— GIVEN RECORDS —
`src/rtl/tfpga_rst_seq_pkg.sv`:
```
// tfpga_rst_seq_pkg: sequencer state encoding and default timing constants
package tfpga_rst_seq_pkg;

    typedef enum logic [2:0] {
        PLL_RST,
        WAIT_LOCK,
        STABLE,
        RELEASE,
        RUN,
        FAIL
    } seq_state_t;

    localparam int DEF_LOCK_STABLE_CYCLES  = 1024;
    localparam int DEF_LOCK_TIMEOUT_CYCLES = 65536;
    localparam int DEF_PLL_RST_CYCLES      = 16;
    localparam int DEF_STAGE_GAP_CYCLES    = 64;
    localparam int DEF_NUM_STAGES          = 3;
    localparam int DEF_MAX_RETRIES         = 4;

    function automatic int max2(input int a, input int b);
        return (a > b) ? a : b;
    endfunction

endpackage

```
`src/rtl/tfpga_sync2.sv`:
```
// tfpga_sync2: two-flop synchronizer, asynchronously cleared to 0
module tfpga_sync2 (
    input  logic i_clk,
    input  logic i_rst_n,
    input  logic i_d,
    output logic o_q
);

    logic r_meta;
    logic r_q;

    always_ff @(posedge i_clk or negedge i_rst_n) begin
        if (!i_rst_n) begin
            r_meta <= 1'b0;
            r_q    <= 1'b0;
        end else begin
            r_meta <= i_d;
            r_q    <= r_meta;
        end
    end

    assign o_q = r_q;

endmodule

```
`src/rtl/tfpga_clk_rst_seq.sv`:
```
// tfpga_clk_rst_seq: PLL reset/retry, lock qualification and ordered domain reset release
module tfpga_clk_rst_seq
    import tfpga_rst_seq_pkg::*;
#(
    parameter int LOCK_STABLE_CYCLES  = DEF_LOCK_STABLE_CYCLES,
    parameter int LOCK_TIMEOUT_CYCLES = DEF_LOCK_TIMEOUT_CYCLES,
    parameter int PLL_RST_CYCLES      = DEF_PLL_RST_CYCLES,
    parameter int STAGE_GAP_CYCLES    = DEF_STAGE_GAP_CYCLES,
    parameter int NUM_STAGES          = DEF_NUM_STAGES,
    parameter int MAX_RETRIES         = DEF_MAX_RETRIES
) (
    input  logic                  sys_clk,
    input  logic                  sys_rst_n,
    input  logic                  pll_locked,
    input  logic                  sw_reseq,
    input  logic                  sw_clear_fail,
    output logic                  pll_reset,
    output logic [NUM_STAGES-1:0] domain_rst_n,
    output logic                  ready,
    output logic                  fail,
    output logic [7:0]            lock_loss_cnt
);

    // One counter serves every timed phase, so it is sized for the longest one.
    localparam int CNT_MAX = max2(max2(LOCK_STABLE_CYCLES, LOCK_TIMEOUT_CYCLES),
                                  max2(PLL_RST_CYCLES, STAGE_GAP_CYCLES));
    localparam int CW = $clog2(CNT_MAX + 1);
    localparam int RW = $clog2(MAX_RETRIES + 1);
    localparam logic [CW-1:0]         RST_LAST  = CW'(PLL_RST_CYCLES - 1);
    localparam logic [CW-1:0]         TMO_LAST  = CW'(LOCK_TIMEOUT_CYCLES - 1);
    localparam logic [CW-1:0]         STB_LAST  = CW'(LOCK_STABLE_CYCLES - 1);
    localparam logic [CW-1:0]         GAP_LAST  = CW'(STAGE_GAP_CYCLES - 1);
    localparam logic [RW-1:0]         RETRY_MAX = RW'(MAX_RETRIES);
    localparam logic [NUM_STAGES-1:0] DOM_FIRST = NUM_STAGES'(1);

    seq_state_t            r_state, w_state_nx;
    logic [CW-1:0]         r_cnt, w_cnt_nx;
    logic [RW-1:0]         r_retry, w_retry_nx;
    logic [NUM_STAGES-1:0] r_dom, w_dom_nx, w_dom_shift;
    logic                  r_pll_reset, r_ready, r_fail;
    logic [7:0]            r_loss;
    logic                  w_lock_s, w_loss, w_reseq;

    tfpga_sync2 u_lock_sync (
        .i_clk   (sys_clk),
        .i_rst_n (sys_rst_n),
        .i_d     (pll_locked),
        .o_q     (w_lock_s)
    );

    assign w_loss      = !w_lock_s && (r_state inside {RELEASE, RUN});
    assign w_reseq     = sw_reseq && !(r_state inside {PLL_RST, FAIL});
    assign w_dom_shift = (r_dom << 1) | DOM_FIRST;

    always_comb begin
        w_state_nx = r_state;
        w_cnt_nx   = r_cnt + 1'b1;
        w_retry_nx = r_retry;
        w_dom_nx   = r_dom;
        case (r_state)
            PLL_RST: begin
                if (r_cnt == RST_LAST) begin
                    w_state_nx = WAIT_LOCK;
                    w_cnt_nx   = '0;
                end
            end
            WAIT_LOCK: begin
                if (w_lock_s) begin
                    w_state_nx = STABLE;
                    w_cnt_nx   = '0;
                end else if (r_cnt == TMO_LAST) begin
                    w_retry_nx = r_retry + 1'b1;
                    w_state_nx = (w_retry_nx == RETRY_MAX) ? FAIL : PLL_RST;
                    w_cnt_nx   = '0;
                end
            end
            STABLE: begin
                if (!w_lock_s) begin
                    w_state_nx = WAIT_LOCK;
                    w_cnt_nx   = '0;
                end else if (r_cnt == STB_LAST) begin
                    w_retry_nx = '0;
                    w_dom_nx   = DOM_FIRST;
                    w_state_nx = (NUM_STAGES == 1) ? RUN : RELEASE;
                    w_cnt_nx   = '0;
                end
            end
            RELEASE: begin
                if (r_cnt == GAP_LAST) begin
                    w_dom_nx   = w_dom_shift;
                    w_state_nx = (&w_dom_shift) ? RUN : RELEASE;
                    w_cnt_nx   = '0;
                end
            end
            RUN: w_cnt_nx = '0;
            FAIL: begin
                w_cnt_nx = '0;
                if (sw_clear_fail) begin
                    w_state_nx = PLL_RST;
                    w_retry_nx = '0;
                end
            end
            default: w_state_nx = PLL_RST;
        endcase
        // Lock loss and software re-sequence share one path back to PLL reset.
        if (w_loss || w_reseq) begin
            w_state_nx = PLL_RST;
            w_cnt_nx   = '0;
            w_dom_nx   = '0;
        end
    end

    always_ff @(posedge sys_clk or negedge sys_rst_n) begin
        if (!sys_rst_n) begin
            r_state     <= PLL_RST;
            r_cnt       <= '0;
            r_retry     <= '0;
            r_dom       <= '0;
            r_pll_reset <= 1'b1;
            r_ready     <= 1'b0;
            r_fail      <= 1'b0;
            r_loss      <= '0;
        end else begin
            r_state     <= w_state_nx;
            r_cnt       <= w_cnt_nx;
            r_retry     <= w_retry_nx;
            r_dom       <= w_dom_nx;
            r_pll_reset <= (w_state_nx == PLL_RST) || (w_state_nx == FAIL);
            r_ready     <= w_state_nx == RUN;
            r_fail      <= w_state_nx == FAIL;
            r_loss      <= (w_loss && r_loss != 8'hFF) ? r_loss + 1'b1 : r_loss;
        end
    end

    assign pll_reset     = r_pll_reset;
    assign domain_rst_n  = r_dom;
    assign ready         = r_ready;
    assign fail          = r_fail;
    assign lock_loss_cnt = r_loss;

endmodule

```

— EXERCISE PROMPT —
How many of the lines above contain the string "output"? Give the count alone.

— SOLUTION FOR THIS TASK —
6